El PT rechazó que exista un acuerdo previo para distribuir candidaturas municipales en Puebla rumbo a 2027. Su dirigencia nacional aseguró que las negociaciones apenas comienzan y que la prioridad es consolidar la alianza electoral antes de discutir espacios y postulaciones.
La dirigencia nacional del Partido del Trabajo (PT) salió al paso de las versiones que anticipan una repartición de municipios entre los partidos aliados de cara a las elecciones de 2027 en Puebla, asegurando que aún no existe ninguna definición sobre candidaturas o posiciones dentro de la coalición.
Así lo mencionó el Comisionado Nacional del PT, Benjamín Robles Montoya, quien afirmó que el proceso de negociación se encuentra en una etapa preliminar y que, antes de hablar de alcaldías, diputaciones o cualquier otro cargo de elección popular, los partidos que integran la alianza deberán construir los acuerdos políticos que darán forma al convenio de coalición.
El petista subrayó que Puebla representa un estado estratégico para el PT dentro del escenario nacional, por lo que las decisiones electorales deberán surgir de consensos entre las fuerzas políticas aliadas y respetando en todo momento los tiempos establecidos por la legislación electoral.
En ese contexto, desestimó las versiones que aseguran que ya existe una distribución de municipios entre los integrantes de la coalición, al señalar que quienes adelantan ese tipo de escenarios desconocen el proceso real de negociación que actualmente se desarrolla.
Robles Montoya advirtió además que la difusión de rumores sobre una supuesta asignación anticipada de candidaturas podría responder a intentos por generar diferencias internas entre los partidos que conforman la alianza política.
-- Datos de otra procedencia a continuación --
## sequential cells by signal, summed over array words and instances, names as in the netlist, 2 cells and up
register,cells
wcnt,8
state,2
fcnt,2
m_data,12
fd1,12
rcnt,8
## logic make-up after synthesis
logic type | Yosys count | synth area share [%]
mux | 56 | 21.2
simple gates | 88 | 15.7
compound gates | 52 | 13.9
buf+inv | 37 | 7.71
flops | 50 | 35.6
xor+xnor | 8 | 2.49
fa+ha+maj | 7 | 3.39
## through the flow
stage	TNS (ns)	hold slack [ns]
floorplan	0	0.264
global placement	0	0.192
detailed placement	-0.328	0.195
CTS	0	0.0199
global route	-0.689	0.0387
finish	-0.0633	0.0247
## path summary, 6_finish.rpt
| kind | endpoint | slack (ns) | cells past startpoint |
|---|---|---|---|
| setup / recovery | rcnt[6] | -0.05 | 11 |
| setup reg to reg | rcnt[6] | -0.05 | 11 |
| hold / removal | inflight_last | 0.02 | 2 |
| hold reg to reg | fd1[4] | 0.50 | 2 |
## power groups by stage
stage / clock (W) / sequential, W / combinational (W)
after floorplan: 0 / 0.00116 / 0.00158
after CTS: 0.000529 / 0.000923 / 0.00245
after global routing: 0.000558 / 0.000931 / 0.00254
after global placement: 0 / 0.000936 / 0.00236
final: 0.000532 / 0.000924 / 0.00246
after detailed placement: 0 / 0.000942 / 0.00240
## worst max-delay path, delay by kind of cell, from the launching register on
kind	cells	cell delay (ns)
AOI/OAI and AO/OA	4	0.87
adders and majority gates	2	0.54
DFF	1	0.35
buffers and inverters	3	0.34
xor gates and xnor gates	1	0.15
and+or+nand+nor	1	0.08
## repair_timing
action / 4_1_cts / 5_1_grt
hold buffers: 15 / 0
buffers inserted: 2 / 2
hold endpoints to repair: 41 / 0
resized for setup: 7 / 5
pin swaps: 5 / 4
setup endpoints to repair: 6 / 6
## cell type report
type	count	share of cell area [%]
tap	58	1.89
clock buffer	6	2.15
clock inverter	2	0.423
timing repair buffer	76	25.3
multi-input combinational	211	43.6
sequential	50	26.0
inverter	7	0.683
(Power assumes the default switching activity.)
## config.mk

```make
export PLATFORM = sky130hd
export DESIGN_NAME = alu_uart_interface
export DESIGN_NICKNAME = d
export VERILOG_FILES = /design/src/rtl/alu_uart_interface_pkg.sv /design/src/rtl/alu_uart_interface.sv
export SDC_FILE = /design/constraint.sdc
export NUM_CORES = 1
export LEC_CHECK = 0
export BUFFER_PORTS_ARGS = -buffer_cell sky130_fd_sc_hd__buf_4
export CAP_MARGIN = 20
export CORE_AREA = 2 2 59 61
export CTS_BUF_LIST = sky130_fd_sc_hd__clkbuf_8
export DETAILED_ROUTE_END_ITERATION = 6
export DIE_AREA = 0 0 61 63
export HOLD_SLACK_MARGIN = 0.08
export PLACE_DENSITY = 0.75
export SLEW_MARGIN = 20
export SYNTH_ARGS = -nofsm -noshare
export SYNTH_HDL_FRONTEND = slang
export SYNTH_SLANG_ARGS = --single-unit
```

## constraint.sdc

```tcl
create_clock -name clk -period 3.21 [get_ports clk]
set_input_delay 0 -clock clk [delete_from_list [all_inputs] [get_ports clk]]
set_output_delay 0 -clock clk [all_outputs]
set_load 0.005 [all_outputs]
```
[src/rtl/chnl_rx_pack.sv]
// Host-channel receive packer: gathers 32-bit host words into WIDTH-bit output words.
// Optional macro CHNL_RX_PACK_WCNT_EN adds the saturating accepted-word counter output wcnt.
module chnl_rx_pack #(
  parameter int WIDTH = 32
) (
  input  logic              clk,
  input  logic              srst,
  input  logic              rx,
  output logic              rx_ack,
  input  logic              rx_last,
  input  logic [31:0]       rx_len,
  input  logic [30:0]       rx_off,
  input  logic [31:0]       rx_data,
  input  logic              rx_data_valid,
  output logic              rx_data_ren,
  output logic              o_val,
  input  logic              o_rdy,
  output logic [WIDTH-1:0]  o_data
`ifdef CHNL_RX_PACK_WCNT_EN
  ,
  output logic [31:0]       wcnt
`endif
);

  localparam int K  = WIDTH / 32;
  localparam int PW = (K > 1) ? $clog2(K) : 1;
  localparam logic [PW-1:0] PIECE_ZERO = PW'(0);
  localparam logic [PW-1:0] PIECE_ONE  = PW'(1);
  localparam logic [PW-1:0] PIECE_LAST = PW'(K - 1);

  typedef enum logic [2:0] {
    IDLE  = 3'd0,
    ACK   = 3'd1,
    RECV  = 3'd2,
    FLUSH = 3'd3,
    DONE  = 3'd4
  } state_t;

  state_t            state, state_nxt;
  logic [31:0]       remaining;
  logic [PW-1:0]     piece;
  logic [WIDTH-1:0]  pack, pack_nxt;
  logic              out_free, accept, load_full, load_flush;

  // Framing fields the packer does not need.
  logic unused_fields;
  assign unused_fields = ^{rx_last, rx_off};

  assign out_free    = !o_val || o_rdy;
  assign rx_data_ren = (state == RECV) && (remaining != 32'd0) && ((piece != PIECE_LAST) || out_free);
  assign accept      = rx_data_ren && rx_data_valid;
  assign load_full   = accept && (piece == PIECE_LAST);
  assign load_flush  = (state == FLUSH) && out_free;

  // Pack register with the incoming word dropped into the current slice.
  always_comb begin
    pack_nxt = pack;
    for (int i = 0; i < K; i++) begin
      if (piece == PW'(i)) begin
        pack_nxt[32*i +: 32] = rx_data;
      end else begin
        pack_nxt[32*i +: 32] = pack[32*i +: 32];
      end
    end
  end

  // Next-state decode.
  always_comb begin
    state_nxt = state;
    case (state)
      IDLE: begin
        if (rx) state_nxt = ACK;
        else    state_nxt = IDLE;
      end
      ACK: begin
        if (remaining == 32'd0) state_nxt = DONE;
        else                    state_nxt = RECV;
      end
      RECV: begin
        if (remaining != 32'd0)       state_nxt = RECV;
        else if (piece == PIECE_ZERO) state_nxt = DONE;
        else                          state_nxt = FLUSH;
      end
      FLUSH: begin
        if (out_free) state_nxt = DONE;
        else          state_nxt = FLUSH;
      end
      DONE: begin
        if (!rx) state_nxt = IDLE;
        else     state_nxt = DONE;
      end
      default: state_nxt = IDLE;
    endcase
  end

  // State, counters, pack register and output register.
  always_ff @(posedge clk) begin
    if (srst) begin
      state     <= IDLE;
      remaining <= 32'd0;
      piece     <= PIECE_ZERO;
      pack      <= {WIDTH{1'b0}};
      rx_ack    <= 1'b0;
      o_val     <= 1'b0;
      o_data    <= {WIDTH{1'b0}};
    end else begin
      state  <= state_nxt;
      rx_ack <= (state_nxt == ACK);
      if ((state == IDLE) && rx) begin
        remaining <= rx_len;
        piece     <= PIECE_ZERO;
        pack      <= {WIDTH{1'b0}};
      end else if (accept) begin
        remaining <= remaining - 32'd1;
        if (piece == PIECE_LAST) begin
          piece <= PIECE_ZERO;
          pack  <= {WIDTH{1'b0}};
        end else begin
          piece <= piece + PIECE_ONE;
          pack  <= pack_nxt;
        end
      end else if (load_flush) begin
        piece <= PIECE_ZERO;
        pack  <= {WIDTH{1'b0}};
      end
      // Unfilled slices are already zero because pack clears on every load.
      if (load_full) begin
        o_val  <= 1'b1;
        o_data <= pack_nxt;
      end else if (load_flush) begin
        o_val  <= 1'b1;
        o_data <= pack;
      end else if (o_rdy) begin
        o_val  <= 1'b0;
      end
    end
  end

`ifdef CHNL_RX_PACK_WCNT_EN
  // Saturating count of accepted input words.
  always_ff @(posedge clk) begin
    if (srst) begin
      wcnt <= 32'd0;
    end else if (accept && (wcnt != 32'hFFFF_FFFF)) begin
      wcnt <= wcnt + 32'd1;
    end
  end
`endif

endmodule
## src/rtl/spi_slave_regs_pkg.sv

```systemverilog
// spi_pkg: shared FSM states, frame geometry and SCLK edge selection for spi_slave_regs
package spi_pkg;
  typedef enum logic [1:0] {IDLE, ADDR, DATA, DONE} state_t;
  localparam int SPI_FRAME_BITS = 16;
  localparam int SPI_BYTE_BITS = 8;
  // 1 when MOSI is sampled on the rising SCLK edge, 0 when on the falling edge
  function automatic logic sample_on_rise(input logic cpol, input logic cpha);
    return cpol ~^ cpha;
  endfunction
endpackage

```

## src/rtl/spi_slave_regs_if.sv

```systemverilog
// spi_slave_regs_if: SPI pins plus register-file strobe bus of spi_slave_regs
interface spi_slave_regs_if;
  logic SCLK;
  logic SS_n;
  logic MOSI;
  logic MISO;
  logic miso_oe;
  logic [6:0] addr;
  logic [7:0] wdata;
  logic [7:0] rdata;
  logic wr_en;
  logic rd_en;
  logic err;
  modport master (output SCLK, SS_n, MOSI, rdata, input MISO, miso_oe, addr, wdata, wr_en, rd_en, err);
  modport slave (input SCLK, SS_n, MOSI, rdata, output MISO, miso_oe, addr, wdata, wr_en, rd_en, err);
endinterface

```

## src/rtl/spi_slave_regs_sync_edge.sv

```systemverilog
// spi_sync_edge: two-flop synchronizer with rise/fall detect on the synchronized level
module spi_sync_edge #(
  parameter bit RST_VAL = 1'b0
) (
  input  logic clk,
  input  logic rst_n,
  input  logic d,
  output logic level,
  output logic rise,
  output logic fall
);
  logic [1:0] sync;
  logic prev;
  always_ff @(posedge clk)
    if (!rst_n) begin
      sync <= {2{RST_VAL}};
      prev <= RST_VAL;
    end else begin
      sync <= {sync[0], d};
      prev <= sync[1];
    end
  assign level = sync[1];
  assign rise = sync[1] && !prev;
  assign fall = !sync[1] && prev;
endmodule

```

## src/rtl/spi_slave_regs.sv

```systemverilog
// spi_slave_regs: SPI slave turning 16-bit frames into register write/read strobes.
// Read frames (rd_en, MISO shift-out) exist only when SPI_SLAVE_READ_EN is defined.
module spi_slave_regs
  import spi_pkg::*;
#(
  parameter bit CPOL = 1'b0,
  parameter bit CPHA = 1'b0
) (
  input logic PCLK,
  input logic PRESETn,
  spi_slave_regs_if.slave bus
);
`ifdef SPI_SLAVE_READ_EN
  localparam bit READ_EN = 1'b1;
`else
  localparam bit READ_EN = 1'b0;
`endif
  localparam bit SAMPLE_RISE = sample_on_rise(CPOL, CPHA);
  state_t state_q, state_d;
  logic sclk_rise, sclk_fall, ss_lvl, ss_fall, mosi;
  logic unused_sclk_lvl, unused_ss_rise, unused_mosi_rise, unused_mosi_fall;
  logic sample, shift, rw, overrun, armed;
  logic wr_d, rd_d, err_d;
  logic [1:0] warm;
  logic [3:0] cnt;
  logic [7:0] sr;
  spi_sync_edge #(.RST_VAL(CPOL)) u_sclk (.clk(PCLK), .rst_n(PRESETn), .d(bus.SCLK),
    .level(unused_sclk_lvl), .rise(sclk_rise), .fall(sclk_fall));
  spi_sync_edge #(.RST_VAL(1'b1)) u_ss (.clk(PCLK), .rst_n(PRESETn), .d(bus.SS_n),
    .level(ss_lvl), .rise(unused_ss_rise), .fall(ss_fall));
  spi_sync_edge #(.RST_VAL(1'b0)) u_mosi (.clk(PCLK), .rst_n(PRESETn), .d(bus.MOSI),
    .level(mosi), .rise(unused_mosi_rise), .fall(unused_mosi_fall));
  assign sample = SAMPLE_RISE ? sclk_rise : sclk_fall;
  assign shift = SAMPLE_RISE ? sclk_fall : sclk_rise;
  assign bus.miso_oe = !ss_lvl;
  always_comb begin
    state_d = state_q;
    wr_d = 1'b0;
    rd_d = 1'b0;
    err_d = 1'b0;
    case (state_q)
      IDLE: state_d = (ss_fall && armed) ? ADDR : IDLE;
      ADDR:
        if (sample && cnt == 4'(SPI_BYTE_BITS - 1)) begin
          state_d = DATA;
          rd_d = READ_EN && sr[6];
        end else if (ss_lvl) begin
          state_d = IDLE;
          err_d = 1'b1;
        end
      DATA:
        if (sample && cnt == 4'(SPI_FRAME_BITS - 1)) begin
          state_d = DONE;
          wr_d = !rw;
        end else if (ss_lvl) begin
          state_d = IDLE;
          err_d = 1'b1;
        end
      default:
        if (ss_lvl) begin
          state_d = IDLE;
          err_d = overrun || (rw && !READ_EN);
        end
    endcase
  end
  // after reset SS_n must be seen high before a fall can open a frame
  always_ff @(posedge PCLK)
    if (!PRESETn) begin
      state_q <= IDLE;
      bus.wr_en <= 1'b0;
      bus.err <= 1'b0;
      warm <= '0;
      armed <= 1'b0;
    end else begin
      state_q <= state_d;
      bus.wr_en <= wr_d;
      bus.err <= err_d;
      warm <= {warm[0], 1'b1};
      armed <= armed || (warm[1] && ss_lvl);
    end
  always_ff @(posedge PCLK)
    if (!PRESETn) begin
      cnt <= '0;
      sr <= '0;
      rw <= 1'b0;
      overrun <= 1'b0;
      bus.addr <= '0;
      bus.wdata <= '0;
    end else begin
      if (state_q == IDLE) begin
        cnt <= '0;
        overrun <= 1'b0;
      end
      if (sample && (state_q == ADDR || state_q == DATA)) begin
        cnt <= cnt + 4'd1;
        sr <= {sr[6:0], mosi};
      end
      if (state_q == ADDR && state_d == DATA) begin
        rw <= sr[6];
        bus.addr <= {sr[5:0], mosi};
      end
      if (wr_d) bus.wdata <= {sr[6:0], mosi};
      if (sample && state_q == DONE) overrun <= 1'b1;
    end
`ifdef SPI_SLAVE_READ_EN
  logic rd_q;
  logic [7:0] tx;
  always_ff @(posedge PCLK)
    if (!PRESETn) begin
      rd_q <= 1'b0;
      tx <= '0;
      bus.rd_en <= 1'b0;
      bus.MISO <= 1'b0;
    end else begin
      bus.rd_en <= rd_d;
      rd_q <= bus.rd_en;
      if (rd_q) tx <= bus.rdata;
      else if (shift && state_q == DATA && rw) tx <= {tx[6:0], 1'b0};
      if (state_q == IDLE) bus.MISO <= 1'b0;
      else if (shift && state_q == DATA && rw) bus.MISO <= tx[7];
    end
`else
  logic unused_rd;
  assign unused_rd = rd_d ^ shift ^ (^bus.rdata);
  assign bus.rd_en = 1'b0;
  assign bus.MISO = 1'b0;
`endif
endmodule

```

## src/flat_wrapper.sv

```systemverilog
// flat-port wrapper written by rule: the top's interface ports become plain ports
module spi_slave_regs_flat import spi_pkg::*;
#(
  parameter bit CPOL = 1'b0,
  parameter bit CPHA = 1'b0
)
  (PCLK, PRESETn, bus_SCLK, bus_SS_n, bus_MOSI, bus_rdata, bus_MISO, bus_miso_oe, bus_addr, bus_wdata, bus_wr_en, bus_rd_en, bus_err);
  spi_slave_regs_if bus_i ();
  input logic PCLK;
  input logic PRESETn;
  input wire logic [$bits(bus_i.SCLK)-1:0] bus_SCLK;
  input wire logic [$bits(bus_i.SS_n)-1:0] bus_SS_n;
  input wire logic [$bits(bus_i.MOSI)-1:0] bus_MOSI;
  input wire logic [$bits(bus_i.rdata)-1:0] bus_rdata;
  output wire logic [$bits(bus_i.MISO)-1:0] bus_MISO;
  output wire logic [$bits(bus_i.miso_oe)-1:0] bus_miso_oe;
  output wire logic [$bits(bus_i.addr)-1:0] bus_addr;
  output wire logic [$bits(bus_i.wdata)-1:0] bus_wdata;
  output wire logic [$bits(bus_i.wr_en)-1:0] bus_wr_en;
  output wire logic [$bits(bus_i.rd_en)-1:0] bus_rd_en;
  output wire logic [$bits(bus_i.err)-1:0] bus_err;
  assign bus_i.SCLK = bus_SCLK;
  assign bus_i.SS_n = bus_SS_n;
  assign bus_i.MOSI = bus_MOSI;
  assign bus_i.rdata = bus_rdata;
  assign bus_MISO = bus_i.MISO;
  assign bus_miso_oe = bus_i.miso_oe;
  assign bus_addr = bus_i.addr;
  assign bus_wdata = bus_i.wdata;
  assign bus_wr_en = bus_i.wr_en;
  assign bus_rd_en = bus_i.rd_en;
  assign bus_err = bus_i.err;
  spi_slave_regs #(.CPOL(CPOL), .CPHA(CPHA)) u_core (.PCLK(PCLK), .PRESETn(PRESETn), .bus(bus_i));
endmodule
```
<file path="src/rtl/fe_batch_dispatcher.sv">
`default_nettype none
// ============================================================================
// Module      : fe_batch_dispatcher
// Description : Custom-instruction front end for the function-evaluation
//               datapath. Decodes n = CLEAR/GO/READ/STATUS, buffers GO operand
//               pairs in a FIFO, issues them downstream over valid/ready,
//               tracks pairs in flight, and drains the pipeline before
//               READ/CLEAR respond.
// Revision    : 1.0 - initial release
// ----------------------------------------------------------------------------
// Ports
//   clk, rst           clock / synchronous active-low reset
//   clk_en, start, n   command strobe (qualified by clk_en) and command code
//   x_one, x_two       GO operands
//   result, done       command result and one-cycle completion pulse
//   issue_*            FIFO head towards the pipeline (valid/ready)
//   retire, acc_total  pair-retired strobe and accumulated total from stage 4
//   clear_acc          one-cycle pulse zeroing the downstream accumulators
//   busy               command in progress
// Configuration
//   FE_DRAIN_TIMEOUT_EN  when defined, DRAIN gives up after DRAIN_TIMEOUT
//                        cycles, answers qNaN and flushes FIFO/in-flight.
// ============================================================================
module fe_batch_dispatcher #(
    parameter int FLT_DATA_WIDTH = 32,
    parameter int N_WIDTH        = 2,
    parameter int FIFO_DEPTH     = 4,
    parameter int INFLIGHT_MAX   = 8,
    parameter int CNT_WIDTH      = 4,
    parameter int DRAIN_TIMEOUT  = 1023
) (
    input  logic                      clk,
    input  logic                      rst,
    input  logic                      clk_en,
    input  logic                      start,
    input  logic [N_WIDTH-1:0]        n,
    input  logic [FLT_DATA_WIDTH-1:0] x_one,
    input  logic [FLT_DATA_WIDTH-1:0] x_two,
    output logic [FLT_DATA_WIDTH-1:0] result,
    output logic                      done,
    output logic                      issue_valid,
    input  logic                      issue_ready,
    output logic [FLT_DATA_WIDTH-1:0] issue_x_one,
    output logic [FLT_DATA_WIDTH-1:0] issue_x_two,
    input  logic                      retire,
    input  logic [FLT_DATA_WIDTH-1:0] acc_total,
    output logic                      clear_acc,
    output logic                      busy
);

    localparam int PTR_W = $clog2(FIFO_DEPTH);

    localparam logic [1:0] S_IDLE    = 2'd0;
    localparam logic [1:0] S_ENQUEUE = 2'd1;
    localparam logic [1:0] S_DRAIN   = 2'd2;
    localparam logic [1:0] S_RESPOND = 2'd3;

    localparam logic [N_WIDTH-1:0] CMD_CLEAR  = N_WIDTH'(0);
    localparam logic [N_WIDTH-1:0] CMD_GO     = N_WIDTH'(1);
    localparam logic [N_WIDTH-1:0] CMD_READ   = N_WIDTH'(2);
    localparam logic [N_WIDTH-1:0] CMD_STATUS = N_WIDTH'(3);

    logic [1:0]                state_q, state_d;
    logic [FLT_DATA_WIDTH-1:0] result_q;
    logic                      done_q;
    logic                      clear_acc_q;
    logic                      is_clear_q;
    logic [FLT_DATA_WIDTH-1:0] pend_one_q, pend_two_q;

    logic [FLT_DATA_WIDTH-1:0] mem_one_q [FIFO_DEPTH];
    logic [FLT_DATA_WIDTH-1:0] mem_two_q [FIFO_DEPTH];
    logic [PTR_W-1:0]          wr_ptr_q, rd_ptr_q;
    logic [CNT_WIDTH-1:0]      fifo_cnt_q, fifo_cnt_d;
    logic [CNT_WIDTH-1:0]      inflight_q, inflight_d;

    logic                      w_accept, w_full, w_empty, w_push, w_pop;
    logic                      w_ret, w_drained, w_timeout;
    logic [FLT_DATA_WIDTH-1:0] w_push_one, w_push_two;

    assign w_accept  = (state_q == S_IDLE) && start && clk_en;
    assign w_full    = (fifo_cnt_q == CNT_WIDTH'(FIFO_DEPTH));
    assign w_empty   = (fifo_cnt_q == '0);
    assign w_drained = w_empty && (inflight_q == '0);

    // Fullness is judged on the pre-pop count, so a stalled GO always
    // lands one cycle after the pop that frees its slot.
    assign w_push = !w_full && ((state_q == S_ENQUEUE) ||
                                (w_accept && (n == CMD_GO)));
    assign w_push_one = (state_q == S_ENQUEUE) ? pend_one_q : x_one;
    assign w_push_two = (state_q == S_ENQUEUE) ? pend_two_q : x_two;

    assign issue_valid = !w_empty && (inflight_q < CNT_WIDTH'(INFLIGHT_MAX));
    assign issue_x_one = mem_one_q[rd_ptr_q];
    assign issue_x_two = mem_two_q[rd_ptr_q];
    assign w_pop       = issue_valid && issue_ready;
    // A retire with nothing in flight is spurious and dropped.
    assign w_ret       = retire && (inflight_q != '0);

`ifdef FE_DRAIN_TIMEOUT_EN
    localparam int TO_W = $clog2(DRAIN_TIMEOUT + 1);
    localparam logic [TO_W-1:0]           TO_LAST = TO_W'(DRAIN_TIMEOUT - 1);
    localparam logic [FLT_DATA_WIDTH-1:0] QNAN    = FLT_DATA_WIDTH'(32'h7FC0_0000);

    logic [TO_W-1:0] to_cnt_q;

    always_ff @(posedge clk) begin
        if (!rst) begin
            to_cnt_q <= '0;
        end else if (state_q == S_DRAIN) begin
            to_cnt_q <= to_cnt_q + TO_W'(1);
        end else begin
            to_cnt_q <= '0;
        end
    end

    // Fires on the DRAIN_TIMEOUT-th drain cycle unless draining finished.
    assign w_timeout = (state_q == S_DRAIN) && !w_drained && (to_cnt_q == TO_LAST);
`else
    logic w_unused_timeout;
    assign w_unused_timeout = (DRAIN_TIMEOUT > 0);
    assign w_timeout        = 1'b0;
`endif

    always_comb begin
        state_d = state_q;
        case (state_q)
            S_IDLE: begin
                if (w_accept) begin
                    case (n)
                        CMD_GO:              state_d = w_full ? S_ENQUEUE : S_IDLE;
                        CMD_READ, CMD_CLEAR: state_d = S_DRAIN;
                        default:             state_d = S_IDLE;
                    endcase
                end
            end
            S_ENQUEUE: if (!w_full) state_d = S_IDLE;
            S_DRAIN:   if (w_drained || w_timeout) state_d = S_RESPOND;
            default:   state_d = S_IDLE;
        endcase
    end

    always_comb begin
        fifo_cnt_d = fifo_cnt_q;
        if (w_push && !w_pop) begin
            fifo_cnt_d = fifo_cnt_q + CNT_WIDTH'(1);
        end else if (!w_push && w_pop) begin
            fifo_cnt_d = fifo_cnt_q - CNT_WIDTH'(1);
        end
        inflight_d = inflight_q;
        if (w_pop && !w_ret) begin
            inflight_d = inflight_q + CNT_WIDTH'(1);
        end else if (!w_pop && w_ret) begin
            inflight_d = inflight_q - CNT_WIDTH'(1);
        end
    end

    // Command sequencing and the registered result/done/clear_acc outputs.
    always_ff @(posedge clk) begin
        if (!rst) begin
            state_q     <= S_IDLE;
            result_q    <= '0;
            done_q      <= 1'b0;
            clear_acc_q <= 1'b0;
            is_clear_q  <= 1'b0;
            pend_one_q  <= '0;
            pend_two_q  <= '0;
        end else begin
            state_q     <= state_d;
            done_q      <= 1'b0;
            clear_acc_q <= 1'b0;
            case (state_q)
                S_IDLE: begin
                    if (w_accept) begin
                        case (n)
                            CMD_GO: begin
                                if (w_full) begin
                                    pend_one_q <= x_one;
                                    pend_two_q <= x_two;
                                end else begin
                                    done_q   <= 1'b1;
                                    result_q <= '0;
                                end
                            end
                            CMD_STATUS: begin
                                done_q   <= 1'b1;
                                result_q <= FLT_DATA_WIDTH'({fifo_cnt_q, inflight_q});
                            end
                            CMD_READ, CMD_CLEAR: is_clear_q <= (n == CMD_CLEAR);
                            default: ;
                        endcase
                    end
                end
                S_ENQUEUE: begin
                    if (!w_full) begin
                        done_q   <= 1'b1;
                        result_q <= '0;
                    end
                end
                S_DRAIN: begin
                    // done is raised on entry to RESPOND so it is visible
                    // during the RESPOND cycle itself.
                    if (w_drained) begin
                        done_q      <= 1'b1;
                        result_q    <= is_clear_q ? '0 : acc_total;
                        clear_acc_q <= is_clear_q;
                    end
`ifdef FE_DRAIN_TIMEOUT_EN
                    else if (w_timeout) begin
                        done_q   <= 1'b1;
                        result_q <= QNAN;
                    end
`endif
                end
                default: ;
            endcase
        end
    end

    // FIFO pointers and counters keep running independent of clk_en.
    always_ff @(posedge clk) begin
        if (!rst || w_timeout) begin
            wr_ptr_q   <= '0;
            rd_ptr_q   <= '0;
            fifo_cnt_q <= '0;
            inflight_q <= '0;
        end else begin
            if (w_push) wr_ptr_q <= wr_ptr_q + PTR_W'(1);
            if (w_pop)  rd_ptr_q <= rd_ptr_q + PTR_W'(1);
            fifo_cnt_q <= fifo_cnt_d;
            inflight_q <= inflight_d;
        end
    end

    always_ff @(posedge clk) begin
        if (w_push) begin
            mem_one_q[wr_ptr_q] <= w_push_one;
            mem_two_q[wr_ptr_q] <= w_push_two;
        end
    end

    assign result    = result_q;
    assign done      = done_q;
    assign clear_acc = clear_acc_q;
    assign busy      = (state_q != S_IDLE);

endmodule
`default_nettype wire
</file>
Explicó que las mesas de diálogo nacionales están concentradas actualmente en la estrategia para competir de manera conjunta en los 300 distritos federales del país, por lo que cualquier discusión sobre espacios específicos en Puebla todavía se encuentra fuera de la agenda inmediata.
Finalmente, reiteró que las definiciones electorales deberán construirse bajo criterios de legalidad, unidad política y acuerdo entre las fuerzas participantes, descartando cualquier decisión unilateral o adelantada sobre el reparto de candidaturas rumbo a los comicios de 2027.